This repository contains implementations for the dynamically stabilized recurrent neural network (DSRNN) proposed in "A Dynamically Stabilized Recurrent Neural Network" in Tensorflow.
This novel recurrent neural network (RNN) architecture includes learnable skip-connections across a specified number of time-steps, which allows for a state-space representation of the network’s hidden-state trajectory, and introduces a regularization term in the loss function by utilizing the Lyapunov stability theory. The regularizer enables placement of eigenvalues of the (linearized) transfer function matrix to desired locations in the complex plane, thereby acting as an internal controller for the hidden-state trajectories.
The dataset used to validate the DSRNN is of a recorded double pendulum experiment, which is a chaotic system that exhibits behavior of long-term unpredictability. The results show that the DSRNN outperforms both the Long Short-Term Memory (LSTM) and vanilla recurrent neural networks, and the relative mean-squared error of the LSTM is reduced by up to ~99.64%.
The figure above is a visualization of the double pendulum joints' trajectories at three random instances, each with a time-series length of 10 steps. Each joint is represented by a black circle, where the direction of travel is illustrated as travelling from the lightly shaded joints to the darker ones. The five black cross-markers, shown after each moving joint, represent the true positions of the joints, T, {1, 5, 10, 15, 20} time-steps ahead. The value of each T is marked, where the red numbers correspond to the second (middle) joint, and the green numbers correspond to the third (last) joint.
The networks were chosen after a basic hyperparameter search, where the batch size, learning rate, and number of LSTM blocks are varied. Batch sizes of {100, 250, 500, 1000}, learning rates of {0.1, 0.01, 0.001, 0.0001}, and LSTMs with 1 and 2 stacked layers are all considered. All networks contain 128 hidden units and the weight matrices of the DSRNN models are initialized with Glorot initializers. All the networks have a batch size of 250. The DSRNN models have a learning rate of 0.0001. The LSTM and vanilla RNN both use a learning rate of 0.001, and the LSTM utilizes 2 stacked layers. All networks use the Adam optimizer and their gradients clipped to 5.

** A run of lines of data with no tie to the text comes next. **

--- src/rtl/mc_control_fsm_if.sv ---
`default_nettype none
// ============================================================================
// Module      : mc_control_fsm_if
// Description : Sequencer <-> datapath bundle: IR fields, flags and controls.
// Revision    : 1.0
// ============================================================================
interface mc_control_fsm_if;
  logic [5:0] opcode;
  logic [5:0] funct;
  logic       zero;
  logic       memReady;
  logic       pcWrite;
  logic       pcWriteCond;
  logic       isbeq;
  logic       iorD;
  logic       memRead;
  logic       memWrite;
  logic       irWrite;
  logic       regDst;
  logic [1:0] memtoReg;
  logic       regWrite;
  logic       aluSrcA;
  logic [1:0] aluSrcB;
  logic [3:0] aluOp;
  logic [1:0] pcSource;
  logic       illegal;
  logic [3:0] state;

  modport master (
    input  opcode, funct, zero, memReady,
    output pcWrite, pcWriteCond, isbeq, iorD, memRead, memWrite, irWrite,
           regDst, memtoReg, regWrite, aluSrcA, aluSrcB, aluOp, pcSource,
           illegal, state
  );

  modport slave (
    output opcode, funct, zero, memReady,
    input  pcWrite, pcWriteCond, isbeq, iorD, memRead, memWrite, irWrite,
           regDst, memtoReg, regWrite, aluSrcA, aluSrcB, aluOp, pcSource,
           illegal, state
  );
endinterface
`default_nettype wire

--- src/rtl/mc_control_fsm.sv ---
`default_nettype none
// ============================================================================
// Module      : mc_control_fsm
// Description : Multicycle MIPS control sequencer with memory-ready stalls.
// Revision    : 1.0
// ============================================================================
module mc_control_fsm (
  input  wire logic          clk,
  input  wire logic          rst,
  mc_control_fsm_if.master   bus
);
  localparam logic [3:0] S_IDLE   = 4'd0;
  localparam logic [3:0] S_FETCH  = 4'd1;
  localparam logic [3:0] S_DECODE = 4'd2;
  localparam logic [3:0] S_MEMADR = 4'd3;
  localparam logic [3:0] S_MEMRD  = 4'd4;
  localparam logic [3:0] S_MEMWB  = 4'd5;
  localparam logic [3:0] S_MEMWR  = 4'd6;
  localparam logic [3:0] S_RTEX   = 4'd7;
  localparam logic [3:0] S_RTWB   = 4'd8;
  localparam logic [3:0] S_BRANCH = 4'd9;
  localparam logic [3:0] S_JUMP   = 4'd10;
  localparam logic [3:0] S_IMMEX  = 4'd11;
  localparam logic [3:0] S_IMMWB  = 4'd12;

  localparam logic [5:0] OP_RTYPE = 6'b000000;
  localparam logic [5:0] OP_LW    = 6'b100011;
  localparam logic [5:0] OP_SW    = 6'b101011;
  localparam logic [5:0] OP_BEQ   = 6'b000100;
  localparam logic [5:0] OP_BNE   = 6'b000101;
  localparam logic [5:0] OP_J     = 6'b000010;
  localparam logic [5:0] OP_ADDI  = 6'b001000;
  localparam logic [5:0] OP_SLTI  = 6'b001010;

  localparam logic [5:0] FN_ADD = 6'b100000;
  localparam logic [5:0] FN_SUB = 6'b100010;
  localparam logic [5:0] FN_AND = 6'b100100;
  localparam logic [5:0] FN_OR  = 6'b100101;
  localparam logic [5:0] FN_NOR = 6'b100111;
  localparam logic [5:0] FN_SLT = 6'b101010;

  localparam logic [3:0] ALU_AND = 4'b0000;
  localparam logic [3:0] ALU_OR  = 4'b0001;
  localparam logic [3:0] ALU_ADD = 4'b0010;
  localparam logic [3:0] ALU_SUB = 4'b0110;
  localparam logic [3:0] ALU_SLT = 4'b0111;
  localparam logic [3:0] ALU_NOR = 4'b1100;

  logic [3:0] state_q;
  logic [3:0] state_d;
  logic [3:0] rt_alu;
  logic       rt_ok;
  logic       op_ok;
  logic       legal;
  logic       is_slt;
  logic       is_slti;
  wire        unused_zero = bus.zero;

  always_comb begin
    rt_alu = ALU_ADD;
    rt_ok  = 1'b1;
    case (bus.funct)
      FN_ADD:  rt_alu = ALU_ADD;
      FN_SUB:  rt_alu = ALU_SUB;
      FN_AND:  rt_alu = ALU_AND;
      FN_OR:   rt_alu = ALU_OR;
      FN_NOR:  rt_alu = ALU_NOR;
      FN_SLT:  rt_alu = ALU_SLT;
      default: rt_ok  = 1'b0;
    endcase
  end

  always_comb begin
    case (bus.opcode)
      OP_RTYPE, OP_LW, OP_SW, OP_BEQ, OP_BNE, OP_J, OP_ADDI, OP_SLTI: op_ok = 1'b1;
      default: op_ok = 1'b0;
    endcase
  end

  assign legal   = op_ok && ((bus.opcode != OP_RTYPE) || rt_ok);
  assign is_slt  = (bus.funct == FN_SLT);
  assign is_slti = (bus.opcode == OP_SLTI);

  always_ff @(posedge clk or posedge rst) begin
    if (rst) state_q <= S_IDLE;
    else     state_q <= state_d;
  end

  always_comb begin
    state_d = S_IDLE;
    case (state_q)
      S_IDLE:   state_d = S_FETCH;
      S_FETCH:  state_d = bus.memReady ? S_DECODE : S_FETCH;
      S_DECODE: begin
        if (!legal) state_d = S_FETCH;
        else begin
          case (bus.opcode)
            OP_LW, OP_SW:     state_d = S_MEMADR;
            OP_RTYPE:         state_d = S_RTEX;
            OP_BEQ, OP_BNE:   state_d = S_BRANCH;
            OP_J:             state_d = S_JUMP;
            default:          state_d = S_IMMEX;
          endcase
        end
      end
      S_MEMADR: state_d = (bus.opcode == OP_SW) ? S_MEMWR : S_MEMRD;
      S_MEMRD:  state_d = bus.memReady ? S_MEMWB : S_MEMRD;
      S_MEMWB:  state_d = S_FETCH;
      S_MEMWR:  state_d = bus.memReady ? S_FETCH : S_MEMWR;
      S_RTEX:   state_d = S_RTWB;
      S_RTWB:   state_d = S_FETCH;
      S_BRANCH: state_d = S_FETCH;
      S_JUMP:   state_d = S_FETCH;
      S_IMMEX:  state_d = S_IMMWB;
      S_IMMWB:  state_d = S_FETCH;
      default:  state_d = S_IDLE;
    endcase
  end

  // Write-back states reuse the execute-state ALU selects so the lt flag stays valid.
  always_comb begin
    bus.pcWrite     = 1'b0;
    bus.pcWriteCond = 1'b0;
    bus.isbeq       = 1'b0;
    bus.iorD        = 1'b0;
    bus.memRead     = 1'b0;
    bus.memWrite    = 1'b0;
    bus.irWrite     = 1'b0;
    bus.regDst      = 1'b0;
    bus.memtoReg    = 2'b00;
    bus.regWrite    = 1'b0;
    bus.aluSrcA     = 1'b0;
    bus.aluSrcB     = 2'b00;
    bus.aluOp       = ALU_AND;
    bus.pcSource    = 2'b00;
    bus.illegal     = 1'b0;
    bus.state       = state_q;
    case (state_q)
      S_FETCH: begin
        bus.memRead = 1'b1;
        bus.aluSrcB = 2'b01;
        bus.aluOp   = ALU_ADD;
        bus.irWrite = bus.memReady;
        bus.pcWrite = bus.memReady;
      end
      S_DECODE: begin
        bus.aluSrcB = 2'b10;
        bus.aluOp   = ALU_ADD;
        bus.illegal = !legal;
      end
      S_MEMADR: begin
        bus.aluSrcA = 1'b1;
        bus.aluSrcB = 2'b10;
        bus.aluOp   = ALU_ADD;
      end
      S_MEMRD: begin
        bus.memRead = 1'b1;
        bus.iorD    = 1'b1;
      end
      S_MEMWB: begin
        bus.regWrite = 1'b1;
        bus.memtoReg = 2'b10;
      end
      S_MEMWR: begin
        bus.memWrite = 1'b1;
        bus.iorD     = 1'b1;
      end
      S_RTEX, S_RTWB: begin
        bus.aluSrcA = 1'b1;
        bus.aluOp   = rt_alu;
        if (state_q == S_RTWB) begin
          bus.regWrite = 1'b1;
          bus.regDst   = 1'b1;
          bus.memtoReg = {1'b0, is_slt};
        end
      end
      S_BRANCH: begin
        bus.aluSrcA     = 1'b1;
        bus.aluOp       = ALU_SUB;
        bus.pcWriteCond = 1'b1;
        bus.pcSource    = 2'b01;
        bus.isbeq       = (bus.opcode == OP_BEQ);
      end
      S_JUMP: begin
        bus.pcWrite  = 1'b1;
        bus.pcSource = 2'b10;
      end
      S_IMMEX, S_IMMWB: begin
        bus.aluSrcA = 1'b1;
        bus.aluSrcB = 2'b10;
        bus.aluOp   = is_slti ? ALU_SLT : ALU_ADD;
        if (state_q == S_IMMWB) begin
          bus.regWrite = 1'b1;
          bus.memtoReg = {1'b0, is_slti};
        end
      end
      default: ;
    endcase
  end
endmodule
`default_nettype wire

--- src/flat_wrapper.sv ---
// flat-port wrapper written by rule: the top's interface ports become plain ports
module mc_control_fsm_flat 
  (clk, rst, bus_opcode, bus_funct, bus_zero, bus_memReady, bus_pcWrite, bus_pcWriteCond, bus_isbeq, bus_iorD, bus_memRead, bus_memWrite, bus_irWrite, bus_regDst, bus_memtoReg, bus_regWrite, bus_aluSrcA, bus_aluSrcB, bus_aluOp, bus_pcSource, bus_illegal, bus_state);
  mc_control_fsm_if bus_i ();
  input  wire logic clk;
  input  wire logic rst;
  input wire logic [$bits(bus_i.opcode)-1:0] bus_opcode;
  input wire logic [$bits(bus_i.funct)-1:0] bus_funct;
  input wire logic [$bits(bus_i.zero)-1:0] bus_zero;
  input wire logic [$bits(bus_i.memReady)-1:0] bus_memReady;
  output wire logic [$bits(bus_i.pcWrite)-1:0] bus_pcWrite;
  output wire logic [$bits(bus_i.pcWriteCond)-1:0] bus_pcWriteCond;
  output wire logic [$bits(bus_i.isbeq)-1:0] bus_isbeq;
  output wire logic [$bits(bus_i.iorD)-1:0] bus_iorD;
  output wire logic [$bits(bus_i.memRead)-1:0] bus_memRead;
  output wire logic [$bits(bus_i.memWrite)-1:0] bus_memWrite;
  output wire logic [$bits(bus_i.irWrite)-1:0] bus_irWrite;
  output wire logic [$bits(bus_i.regDst)-1:0] bus_regDst;
  output wire logic [$bits(bus_i.memtoReg)-1:0] bus_memtoReg;
  output wire logic [$bits(bus_i.regWrite)-1:0] bus_regWrite;
  output wire logic [$bits(bus_i.aluSrcA)-1:0] bus_aluSrcA;
  output wire logic [$bits(bus_i.aluSrcB)-1:0] bus_aluSrcB;
  output wire logic [$bits(bus_i.aluOp)-1:0] bus_aluOp;
  output wire logic [$bits(bus_i.pcSource)-1:0] bus_pcSource;
  output wire logic [$bits(bus_i.illegal)-1:0] bus_illegal;
  output wire logic [$bits(bus_i.state)-1:0] bus_state;
  assign bus_i.opcode = bus_opcode;
  assign bus_i.funct = bus_funct;
  assign bus_i.zero = bus_zero;
  assign bus_i.memReady = bus_memReady;
  assign bus_pcWrite = bus_i.pcWrite;
  assign bus_pcWriteCond = bus_i.pcWriteCond;
  assign bus_isbeq = bus_i.isbeq;
  assign bus_iorD = bus_i.iorD;
  assign bus_memRead = bus_i.memRead;
  assign bus_memWrite = bus_i.memWrite;
  assign bus_irWrite = bus_i.irWrite;
  assign bus_regDst = bus_i.regDst;
  assign bus_memtoReg = bus_i.memtoReg;
  assign bus_regWrite = bus_i.regWrite;
  assign bus_aluSrcA = bus_i.aluSrcA;
  assign bus_aluSrcB = bus_i.aluSrcB;
  assign bus_aluOp = bus_i.aluOp;
  assign bus_pcSource = bus_i.pcSource;
  assign bus_illegal = bus_i.illegal;
  assign bus_state = bus_i.state;
  mc_control_fsm u_core (.clk(clk), .rst(rst), .bus(bus_i));
endmodule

The figure above shows the average test errors over the five independent runs returned by each network model as the number of steps to forecast is increased, with the standard deviations across each five network models indicated by the error bars.
The figure above is a visualization of the predicted locations of the dynamic joints of the double pendulum at three different instances by the DSRNN with k=3 and the LSTM. The highlighted regions corresponding to each recurrent network architecture are centered around the average prediction for each joint, corresponding to every {1, 5, 10, 15, 20} time-step prediction, T. The height and width of the circular regions are proportional in magnitude to 1 standard deviation of the x and y error predictions.
The dataset can be found in the following reference: Asseman, A., T. Kornuta, and A. Ozcan (2018) “Learning beyond simulated physics,” in Modeling and Decision-making in the Spatiotemporal Domain Workshop. URL https://openreview.net/forum?id=HylajWsRF7
The DSRNN cell can be found in the file "dsrnn.py", which is used to design the DSRNN in file "DSRNN_class.py", which is run and trained in the file "main_DSRNN.py". All supplemental functions used can be found in the file "sup_functions.py".
To run this code, simply run the "main_DSRNN.py" file. Make sure datasets are saved in the directories of your choice, then update the directories of inside the script accordingly. Make sure to create files for the saved checkpoints.
You will need to specify the dataset being used; "DP" for double pendulum. The code right not can accomodate MNIST if dataset is set to "MNIST". Note: The LSTM results are not reported in the paper.